Expanding protein universe and its origin from the biological Big Bang

Abstract

The bottom-up approach to understanding the evolution of organisms is by studying molecular evolution. With the large number of protein structures identified in the past decades, we have discovered peculiar patterns that nature imprints on protein structural space in the course of evolution. In particular, we have discovered that the universe of protein structures is organized hierarchically into a scale-free network. By understanding the cause of these patterns, we attempt to glance at the very origin of life.

Fig 1.

An example of a large cluster of TIM barrel-fold protein domains.

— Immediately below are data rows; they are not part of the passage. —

From an optimization exercise on the open Yosys and OpenROAD flow, aimed at small area; shortcuts taken in it are not production practice.
In this exercise RTL edits were held to simulation tests only and were not proved equivalent to the original.
No driver is modelled on the clock port, so clock power and skew are understated where the tree is cut down; a real chip needs a root buffer or a tree.
Power is estimated from default activity; no workload was simulated.

==> 11-07 <==
==> flow/design.v <==
module mtm_Alu (
    input  wire clk,    
    input  wire rst_n,  
    input  wire sin,    
    output reg  sout    
);
localparam R_IDLE = 4'b0110, R_TYPE = 4'b0111, R_STOP = 4'b0000, R_RDY = 4'b0010;
reg [3:0] rs;
reg [3:0] rf;     
reg       terr;   
reg [3:0] crc;
reg [2:0] op;
reg [31:0] L, U;
wire rx_bit = rs[3];
wire r_type = ~rs[3] & rs[0];
wire r_stop = ~rs[3] & ~rs[1];
wire r_wait = ~rs[3] & rs[1] & ~rs[0];
wire rdy    = ~rs[3] & ~rs[2] & rs[1];
wire full   = rf[3];
wire cmp    = full & rs[3] & rs[2];       
wire r_end  = full | terr;
always @(posedge clk or negedge rst_n)
    if (!rst_n) begin
        rs <= R_IDLE;
        rf <= 4'd0;
    end else begin
        if (rdy)
            rf <= 4'd0;
        else if (r_stop && !r_end)
            rf <= rf + 4'd1;
        if (r_stop)
            rs <= r_end ? R_RDY : R_IDLE;
        else if (r_wait)
            rs <= sin ? R_IDLE : R_TYPE;
        else
            rs <= rs + 4'd1;
    end
always @(posedge clk) begin
    if (r_type)
        terr <= sin ^ full;
    if ((rf == 4'd0) && !rs[3] && rs[2])
        crc <= 4'd0;
    else if (rx_bit)
        crc <= {crc[3] ^ crc[2] ^ sin, crc[1], crc[0], crc[3] ^ (cmp ? sin : crc[2])};
    if (rx_bit && !cmp)
        op <= {op[1:0], sin};
    if (rx_bit && !full)
        L <= {L[30:0], sin};
end
wire sub   = op[0];
wire arith = op[2];
wire pass  = cmp;
wire [1:0] sel = rs[1:0];                       
reg  [7:0] La;
always @*
    case (sel)
        2'd0: La = L[7:0];
        2'd1: La = L[15:8];
        2'd2: La = L[23:16];
        default: La = L[31:24];
    endcase
wire [7:0] Ub = U[7:0];
wire [7:0] Bx = Ub ^ {8{sub}};
reg        kc;                                  
wire [8:0] cy;
wire [7:0] C8;
assign cy[0] = (sel == 2'd0) ? sub : kc;
genvar i;
generate
    for (i = 0; i < 8; i = i + 1) begin : g_alu
        assign cy[i+1] = (La[i] & Bx[i]) | (La[i] & cy[i]) | (Bx[i] & cy[i]);
        assign C8[i] = arith ? (La[i] ^ Bx[i] ^ cy[i]) : sub ? (La[i] | Ub[i]) : (La[i] & Ub[i]);
    end
endgenerate
always @(posedge clk)
    kc <= cy[8];
wire flag_c = arith & (cy[8] ^ sub);
wire flag_v = arith & (cy[8] ^ cy[7]);
wire crc_bad = |crc;
wire err_op  = full & op[1];
wire err_crc = full & ~op[1] & crc_bad;
wire err_dat = ~full | (~op[1] & ~crc_bad & terr);
wire is_err  = ~full | op[1] | crc_bad | terr;
localparam T_START = 4'b0110;
reg [2:0] tf;
reg [3:0] ts;
reg [3:0] F;      
reg [2:0] tcrc;
wire tx_on  = (tf != 3'd0);
wire ctl_fr = ~tf[2] & (tf[1] ^ tf[0]);
wire t_err  = tf[1];                       
wire tx_bit = tx_on & ts[3];
wire c_bit  = tx_bit & ~ctl_fr;            
wire t_stop = ~ts[3] & ~ts[1];
wire k0     = (ts[2:0] == 3'd0);
wire k_hi   = ts[2] & (ts[1] | ts[0]);     
wire k7     = ts[2] & ts[1] & ts[0];
wire pay = !ctl_fr ? U[31] : (k0 | (k7 & t_err)) ? t_err : (k_hi & ~t_err) ? tcrc[2] : F[3];
wire out_nxt = !tx_on ? 1'b1 :
               ts[3] ? pay :
               ~ts[1] | (ts[0] & ctl_fr);
always @(posedge clk or negedge rst_n)
    if (!rst_n)
        tf <= 3'd0;
    else if (rdy)
        tf <= is_err ? 3'b010 : 3'b100;
    else if (tx_on && t_stop)
        tf <= ctl_fr ? 3'b000 : {~tf[0], tf[2], tf[1]};
wire tcrc_d = (ctl_fr && k_hi) ? tcrc[0] : pay;
always @(posedge clk) begin
    if (rdy || t_stop)
        ts <= T_START;
    else
        ts <= ts + 4'd1;
    if (rdy)
        tcrc <= 3'd0;
    else if (tx_bit)
        tcrc <= {tcrc[1] ^ tcrc_d ^ tcrc[0], tcrc[0], tcrc_d ^ tcrc[2]};
    if (rdy) begin
        if (is_err)
            F <= {err_dat, err_crc, err_op, err_dat};
    end else if (pass && (sel == 2'd3))
        F <= {flag_c, flag_v, 1'b1, C8[7]};
    else if (c_bit)
        F[1] <= F[1] & ~U[31];
    else if (ctl_fr && tx_bit && !k0)
        F <= {F[2:0], F[2]};
    if (pass)
        U <= {C8, U[31:8]};
    else if ((rx_bit && rf[2]) || c_bit)
        U <= {U[30:0], L[31]};
    sout <= out_nxt;
end
endmodule
==> flow/flow/run.sh <==
#!/bin/bash
# Own layout flow: the standard synthesis, then the combinational logic between the
# registers is mapped again by ABC with an area-oriented script (registers, full adders
# and the design's ports are kept as they are), then the standard layout from the
# floorplan on. Each tool's output goes to a log file of its own in this folder.
set -euo pipefail
HERE=$(pwd)
FLOWDIR=$HERE/flow
RES=$HERE/orfs/results/${FLOW_PLATFORM}/mtm_Alu/base
LIB=$FLOW_HOME/platforms/${FLOW_PLATFORM}/lib/sky130_fd_sc_hd__tt_025C_1v80.lib
YOSYS=$FLOW_HOME/../tools/install/yosys/bin/yosys
[[ -x $YOSYS ]] || YOSYS=$(command -v yosys)

# 1. standard synthesis
bash standard.sh synth > $HERE/log_1_standard_synth.txt 2>&1

# 2. re-map the combinational logic
cp $RES/1_2_yosys.v $HERE/standard_1_2_yosys.v
python3 $FLOWDIR/unmap.py $LIB $HERE/standard_1_2_yosys.v $HERE/unmapped.v fa_ > $HERE/log_2_unmap.txt 2>&1
DONTUSE=""
for c in $(sed -n '/DONT_USE_CELLS/,/^$/p' $FLOW_HOME/platforms/${FLOW_PLATFORM}/config.mk | grep -o 'sky130_fd_sc_hd__[a-z0-9_]*'); do
  DONTUSE="$DONTUSE -dont_use $c"
done
cat > $HERE/resynth.ys <<EOY
read_liberty -lib $LIB
read_verilog $HERE/unmapped.v
hierarchy -check -top $FLOW_TOP
techmap
opt -fast
opt_clean
abc -liberty $LIB $DONTUSE -script $FLOWDIR/abc_area.scr -D 5000
opt_clean -purge
hilomap -singleton -hicell sky130_fd_sc_hd__conb_1 HI -locell sky130_fd_sc_hd__conb_1 LO
splitnets
opt_clean -purge
insbuf -buf sky130_fd_sc_hd__buf_4 A X
check -assert
tee -o $HERE/resynth_stat.txt stat -liberty $LIB
write_verilog -noattr -noexpr -nohex -nodec $HERE/resynth.v
EOY
$YOSYS -s $HERE/resynth.ys > $HERE/log_3_resynth.txt 2>&1
cp $HERE/resynth.v $RES/1_2_yosys.v
touch $RES/1_2_yosys.v

# 3. standard layout from the floorplan on; after clock_tree_synthesis the clock
#    tree is rebuilt as one level of four buffers (flow/post_cts.tcl)
bash standard.sh finish "CTS_ARGS=-sink_clustering_enable -repair_clock_nets -dont_use_dummy_load" \
  "POST_CTS_TCL=$FLOWDIR/post_cts.tcl" "BUFFER_PORTS_ARGS=-buffer_cell sky130_fd_sc_hd__buf_1" \
  > $HERE/log_4_standard_layout.txt 2>&1
==> flow/flow/abc_area.scr <==
strash; dch -f; amap; topo; stime -c
==> flow/flow/post_cts.tcl <==
# POST_CTS_TCL hook: replace the clock tree that clock_tree_synthesis built with
# a single level of four clkbuf_16 driven by the clock port, each driving a
# quarter of the registers, grouped by position (two columns of two groups).
# Every register gets the same buffer type and the same number of buffers
# from the clock port.
set mt_block [ord::get_db_block]
set mt_db [ord::get_db]
set mt_clk [$mt_block findNet clk]
set mt_master [$mt_db findMaster sky130_fd_sc_hd__clkbuf_16]

# register clock pins
set mt_sinks {}
foreach mt_inst [$mt_block getInsts] {
  if {![[$mt_inst getMaster] isSequential]} { continue }
  set mt_it [$mt_inst findITerm CLK]
  if {$mt_it eq "NULL" || $mt_it eq ""} { continue }
  set mt_loc [$mt_inst getLocation]
  lappend mt_sinks [list [lindex $mt_loc 0] [lindex $mt_loc 1] $mt_it]
}
puts "post_cts: [llength $mt_sinks] register clock pins"

# take out the tree clock_tree_synthesis built
foreach mt_inst [$mt_block getInsts] {
  set mt_name [$mt_inst getName]
  set mt_mname [[$mt_inst getMaster] getName]
  if {([string match "clkbuf_*" $mt_name] && [string match "sky130_fd_sc_hd__clkbuf_*" $mt_mname])
      || ([string match "clkload*" $mt_name] && [string match "sky130_fd_sc_hd__clkinv*" $mt_mname])} {
    set mt_out [[$mt_inst findITerm X] getNet]
    foreach mt_it [$mt_inst getITerms] { if {[$mt_it getNet] ne "NULL"} { $mt_it disconnect } }
    odb::dbInst_destroy $mt_inst
    if {$mt_out ne "NULL" && $mt_out ne $mt_clk} {
      foreach mt_it [$mt_out getITerms] { $mt_it disconnect }
      odb::dbNet_destroy $mt_out
    }
  }
}
foreach mt_s $mt_sinks {
  set mt_it [lindex $mt_s 2]
  if {[$mt_it getNet] ne "NULL"} { $mt_it disconnect }
}

# four groups: split by x into two columns, each column by y into two groups
set mt_sinks [lsort -integer -index 0 $mt_sinks]
set mt_n [llength $mt_sinks]
set mt_groups {}
for {set c 0} {$c < 2} {incr c} {
  set mt_col [lsort -integer -index 1 [lrange $mt_sinks [expr {$c * $mt_n / 2}] [expr {($c + 1) * $mt_n / 2 - 1}]]]
  set mt_m [llength $mt_col]
  for {set r 0} {$r < 2} {incr r} {
    lappend mt_groups [lrange $mt_col [expr {$r * $mt_m / 2}] [expr {($r + 1) * $mt_m / 2 - 1}]]
  }
}
set mt_g 0
foreach mt_grp $mt_groups {
  set sx 0; set sy 0
  foreach s $mt_grp { set sx [expr {$sx + [lindex $s 0]}]; set sy [expr {$sy + [lindex $s 1]}] }
  set cx [expr {$sx / [llength $mt_grp]}]; set cy [expr {$sy / [llength $mt_grp]}]
  set mt_inst [odb::dbInst_create $mt_block $mt_master "clkbuf_leaf_$mt_g"]
  $mt_inst setLocation $cx $cy
  $mt_inst setPlacementStatus PLACED
  set mt_net [odb::dbNet_create $mt_block "clknet_leaf_$mt_g"]
  $mt_net setSigType CLOCK
  [$mt_inst findITerm A] connect $mt_clk
  [$mt_inst findITerm X] connect $mt_net
  foreach s $mt_grp { [lindex $s 2] connect $mt_net }
  incr mt_g
}
puts "post_cts: $mt_g clock buffers"

detailed_placement
estimate_parasitics -placement
if { [llength [info procs repair_timing_helper]] } {
  repair_timing_helper
  detailed_placement
}
check_placement -verbose
report_clock_skew
==> flow/flow/unmap.py <==
#!/usr/bin/env python3
"""Turn a mapped sky130hd netlist back into generic logic: combinational cells become
assign statements from their liberty functions; sequential cells stay as instances."""
import re,sys
lib, src, dst = sys.argv[1], sys.argv[2], sys.argv[3]
KEEP=tuple(sys.argv[4].split(",")) if len(sys.argv)>4 else ("@",)
cells={}
cur=None; pin=None; depth=0
text=open(lib).read()
for m in re.finditer(r'cell\s*\(\s*"?(\w+)"?\s*\)\s*\{', text):
    pass
# crude block parser
i=0
cellre=re.compile(r'\bcell\s*\(\s*"?(\w+)"?\s*\)\s*\{')
pos=0
while True:
    m=cellre.search(text,pos)
    if not m: break
    name=m.group(1); j=m.end(); d=1
    while d:
        c=text[j]
        if c=='{': d+=1
        elif c=='}': d-=1
        j+=1
    body=text[m.end():j]; pos=j
    seq = bool(re.search(r'\b(ff|latch|statetable)\s*\(',body))
    funcs={}
    for pm in re.finditer(r'\bpin\s*\(\s*"?(\w+)"?\s*\)\s*\{',body):
        k=pm.end(); dd=1
        while dd:
            c=body[k]
            if c=='{': dd+=1
            elif c=='}': dd-=1
            k+=1
        pb=body[pm.end():k]
        f=re.search(r'\bfunction\s*:\s*"([^"]*)"',pb)
        dirm=re.search(r'\bdirection\s*:\s*"?(\w+)"?',pb)
        if dirm and dirm.group(1)=='output' and f: funcs[pm.group(1)]=f.group(1)
    cells[name]=(seq,funcs)
net=open(src).read()
out=[]
inst=re.compile(r'^\s*(sky130_fd_sc_hd__\w+)\s+(\S+)\s*\((.*?)\);',re.S|re.M)
last=0; body=[]
def conv(expr,pins):
    e=expr.replace('!','~')
    def sub(mm):
        p=mm.group(0)
        return '('+pins[p]+' )' if p in pins else p
    return re.sub(r'\b[A-Za-z_]\w*\b',sub,e)
res=[]
for m in inst.finditer(net):
    res.append(net[last:m.start()])
    typ,name,pbody=m.group(1),m.group(2),m.group(3)
    pins={k:v.strip() for k,v in re.findall(r'\.(\w+)\(([^()]*?)\)\s*,?',pbody)}
    seq,funcs=cells[typ]
    if seq or not funcs or typ.split("__")[1].startswith(KEEP):
        res.append(m.group(0))
    else:
        for o,f in funcs.items():
            if o in pins and pins[o]:
                res.append(f'  assign {pins[o]}  = {conv(f,pins)};\n')
    last=m.end()
res.append(net[last:])
open(dst,'w').write(''.join(res))
==> flow/standard.sh <==
#!/bin/bash
# synth_recipe.tcl (not shown) runs the flow's synth.tcl, then flattens the netlist and writes it again
# the make line also repeats each setting of config.mk as NAME=value (left out here)
make -C /OpenROAD-flow-scripts/flow DESIGN_CONFIG=/design/flow/config.mk WORK_HOME=/design/flow/orfs CLKGATE_MAP_FILE= SYNTH_SCRIPT=/design/flow/synth_recipe.tcl "${@:-finish}"
==> flow/config.mk <==
export PLATFORM = sky130hd
export DESIGN_NAME = mtm_Alu
export DESIGN_NICKNAME = mtm_Alu
export VERILOG_FILES = /design/flow/design.v
export SDC_FILE = /design/flow/constraint.sdc
export NUM_CORES = 4
export LEC_CHECK = 0
export ABC_AREA = 1
export CAP_MARGIN = 20
export CORE_MARGIN = 2
export CORE_UTILIZATION = 60
export GPL_TIMING_DRIVEN = 0
export SLEW_MARGIN = 20
==> flow/constraint.sdc <==
create_clock -name core_clock -period 5.0 [get_ports {clk}]
set_input_delay 1.0000 -clock core_clock [delete_from_list [all_inputs] [get_ports {clk}]]
set_output_delay 1.0000 -clock core_clock [all_outputs]
set_load 0.01 [all_outputs]
==> 04-26: changes against 11-07 <==
--- a/flow/design.v
+++ b/flow/design.v
@@ -87,7 +87,7 @@
 reg [3:0] F;      
 reg [2:0] tcrc;
 wire tx_on  = (tf != 3'd0);
-wire ctl_fr = ~tf[2] & (tf[1] ^ tf[0]);
+wire ctl_fr = tf[2] & tf[0];
 wire t_err  = tf[1];                       
 wire tx_bit = tx_on & ts[3];
 wire c_bit  = tx_bit & ~ctl_fr;            
@@ -103,9 +103,9 @@
     if (!rst_n)
         tf <= 3'd0;
     else if (rdy)
-        tf <= is_err ? 3'b010 : 3'b100;
+        tf <= is_err ? 3'd7 : 3'd1;
     else if (tx_on && t_stop)
-        tf <= ctl_fr ? 3'b000 : {~tf[0], tf[2], tf[1]};
+        tf <= ctl_fr ? 3'd0 : tf + 3'd1;
 wire tcrc_d = (ctl_fr && k_hi) ? tcrc[0] : pay;
 always @(posedge clk) begin
     if (rdy || t_stop)
--- a/flow/flow/run.sh
+++ b/flow/flow/run.sh
@@ -42,8 +42,5 @@
 cp $HERE/resynth.v $RES/1_2_yosys.v
 touch $RES/1_2_yosys.v
 
-# 3. standard layout from the floorplan on; after clock_tree_synthesis the clock
-#    tree is rebuilt as one level of four buffers (flow/post_cts.tcl)
-bash standard.sh finish "CTS_ARGS=-sink_clustering_enable -repair_clock_nets -dont_use_dummy_load" \
-  "POST_CTS_TCL=$FLOWDIR/post_cts.tcl" "BUFFER_PORTS_ARGS=-buffer_cell sky130_fd_sc_hd__buf_1" \
-  > $HERE/log_4_standard_layout.txt 2>&1
+# 3. standard layout from the floorplan on; the clock tree without dummy loads
+bash standard.sh finish "CTS_ARGS=-sink_clustering_enable -repair_clock_nets -dont_use_dummy_load" > $HERE/log_4_standard_layout.txt 2>&1
Settings changed: GPL_TIMING_DRIVEN 0 to default.
removed: flow/flow/post_cts.tcl
==> 02-20: changes against 11-07 <==
--- a/flow/design.v
+++ b/flow/design.v
@@ -87,7 +87,7 @@
 reg [3:0] F;      
 reg [2:0] tcrc;
 wire tx_on  = (tf != 3'd0);
-wire ctl_fr = ~tf[2] & (tf[1] ^ tf[0]);
+wire ctl_fr = tf[2] & tf[0];
 wire t_err  = tf[1];                       
 wire tx_bit = tx_on & ts[3];
 wire c_bit  = tx_bit & ~ctl_fr;            
@@ -103,9 +103,9 @@
     if (!rst_n)
         tf <= 3'd0;
     else if (rdy)
-        tf <= is_err ? 3'b010 : 3'b100;
+        tf <= is_err ? 3'd7 : 3'd1;
     else if (tx_on && t_stop)
-        tf <= ctl_fr ? 3'b000 : {~tf[0], tf[2], tf[1]};
+        tf <= ctl_fr ? 3'd0 : tf + 3'd1;
 wire tcrc_d = (ctl_fr && k_hi) ? tcrc[0] : pay;
 always @(posedge clk) begin
     if (rdy || t_stop)
--- a/flow/flow/run.sh
+++ b/flow/flow/run.sh
@@ -45,5 +45,4 @@
 # 3. standard layout from the floorplan on; after clock_tree_synthesis the clock
 #    tree is rebuilt as one level of four buffers (flow/post_cts.tcl)
 bash standard.sh finish "CTS_ARGS=-sink_clustering_enable -repair_clock_nets -dont_use_dummy_load" \
-  "POST_CTS_TCL=$FLOWDIR/post_cts.tcl" "BUFFER_PORTS_ARGS=-buffer_cell sky130_fd_sc_hd__buf_1" \
-  > $HERE/log_4_standard_layout.txt 2>&1
+  "POST_CTS_TCL=$FLOWDIR/post_cts.tcl" > $HERE/log_4_standard_layout.txt 2>&1
Settings changed: GPL_TIMING_DRIVEN 0 to default.
==> run summary <==
Sequential cell power: 11-07 1.59 mW; 02-20 1.55 mW; 04-26 1.55 mW
Multi-input gate count: 11-07 232; 02-20 237; 04-26 237
Worst-skew pair later-pin latency: 11-07 0.16 ns; 02-20 0.15 ns; 04-26 0.36 ns
Inverters: 11-07 40; 02-20 38; 04-26 38
Amount of wire on met2 after detailed routing: 11-07 3800 µm; 02-20 4209 µm; 04-26 4212 µm
Status: 11-07 timing/DRC/antenna clean; 02-20 timing/DRC/antenna clean; 04-26 timing/DRC/antenna clean
Post-layout power: 11-07 3.297 mW; 02-20 3.208 mW; 04-26 3.271 mW
Leakage power: 11-07 1.537 nW; 02-20 1.563 nW; 04-26 1.578 nW
Relative contribution of the clock network to total power: 11-07 10.1%; 02-20 10.3%; 04-26 11.9%
Routed length on met3: 11-07 251 µm; 02-20 368 µm; 04-26 324 µm
Hold path startpoint: 11-07 L[6]$_DFFE_PP_; 02-20 L[30]$_DFFE_PP_; 04-26 L[22]$_DFFE_PP_
Hold EP: 11-07 L[7]$_DFFE_PP_; 02-20 L[31]$_DFFE_PP_; 04-26 L[23]$_DFFE_PP_
Final Cycle Share: 11-07 95.81%; 02-20 93.13%; 04-26 92.78%
Post-DP Area: 11-07 4478 µm²; 02-20 4504 µm²; 04-26 4504 µm²
First-pass GRT wire length: 11-07 13,310 µm; 02-20 13,880 µm; 04-26 14,010 µm
Number of nets in the layout: 11-07 393; 02-20 402; 04-26 407
Met3 Use GR: 11-07 2.262%; 02-20 4.053%; 04-26 4.901%
Largest net degree at the start of global routing: 11-07 30; 02-20 44; 04-26 44
Worst reg2reg path endpoint: 11-07 F[0]$_DFFE_PP_; 02-20 F[2]$_DFFE_PP_; 04-26 F[2]$_DFFE_PP_
The clock cells of 11-07 and 02-20 come from the design's own scripts or RTL, not from TritonCTS.

[static timing again, ports no longer ideal]
No port has a modelled driver above. Below, the same layouts with a new extraction and two added sets of constraints. Step 1 (the two cells are an assumption about what drives the block):
set clk [get_ports {clk}]
set_driving_cell -lib_cell sky130_fd_sc_hd__clkbuf_16 $clk
set_driving_cell -lib_cell sky130_fd_sc_hd__buf_2 [delete_from_list [all_inputs] $clk]
Step 2, shift: input delay + t, output delay - t, t = (earliest + latest rising clock arrival at the registers) / 2. This alone moves slack from input paths to output paths. a / b / c = ideal ports / drivers / drivers and shift; a / b = the first two.
| run | t, ns | setup WS [ns] | worst setup path at the end | clock arrival spread, ns | slew at the worst register clock pin (ns) |
|---|---|---|---|---|---|
| 11-07 | 0.230 | 0.209 / 0.209 / 0.209 | register to register | 0.011 / 0.011 | 0.09 / 0.09 |
| 04-26 | 0.381 | 0.361 / 0.361 / 0.361 | register to register | 0.027 / 0.027 | 0.09 / 0.09 |
| 02-20 | 0.228 | 0.343 / 0.344 / 0.344 | register to register | 0.007 / 0.007 | 0.09 / 0.09 |
After both steps setup and hold are still met in every run listed.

Protein domains whose DALI similarity Z score is greater than Z_min = 9 are connected by lines.

Fig 2.

The dependence of the number of proteins in the maximal cluster on the threshold value of Z score Z_min for PDUG (a) and random graphs (b). (c) The probability density of the cluster sizes for PDUG and random graphs at their respective Z_c. Z_c indicates the critical value of the Z score threshold at which transition in the size of maximal cluster occurs. For PDUG Z_c ≈ 9; for random graphs Z_c ≈ 11. We generated 10 different realizations of random graphs, so each point of b represents an average over these 10 realizations. Interestingly, at minimal Z_min = 2, all of the nodes in random graphs are connected; thus, the largest cluster spans all of the protein domains. In contrast, just a small fraction of all nodes (≈250) constitutes the largest cluster in PDUG (at Z_min = 2), pointing to a dramatic difference between PDUG and random graphs. This difference is further revealed in Fig. 3.

Fig 3.

The distribution of node connectivity 𝒫(k) for PDUG (a) and for random graph (b) at their corresponding Z_c. For PDUG Z_c ≈ 9; for random graphs Z_c ≈ 11. Node connectivity denotes how many proteins a given protein is connected to by structural similarity connections.

Fig 4.

Proposed model of domain evolution. (a) Gene duplication (A → A + B): the structural similarity between A and B is defined by some function w = (A,B) (e.g., RMSD or DRMSD). (b) If structural similarity w = (A,B) is greater than some critical value w_max, then we add a link connecting A and B. If structural similarity is above w_max, a new fold family is born. (c) The second generation progeny C (A → B → C) can connect to its grandparent A, if there is structural similarity between A and C: w_AC ≤ w_max. (d) With each time step, mutations diverge protein structures from each other; i.e., structural similarity changes by some value D: w → w′ = w + D(D = 10⁻⁴). If w′ > w_max, we remove the edge between corresponding proteins. (e) The dependence of the size of the largest cluster in the graphs generated by our model on w_max, averaged over 20 realizations. (f) The probability of the node connectivity in our model, averaged over 10² realizations. Apart from the finite-size effects at large k, it exhibits power law distribution with exponent α ≈ 1.6.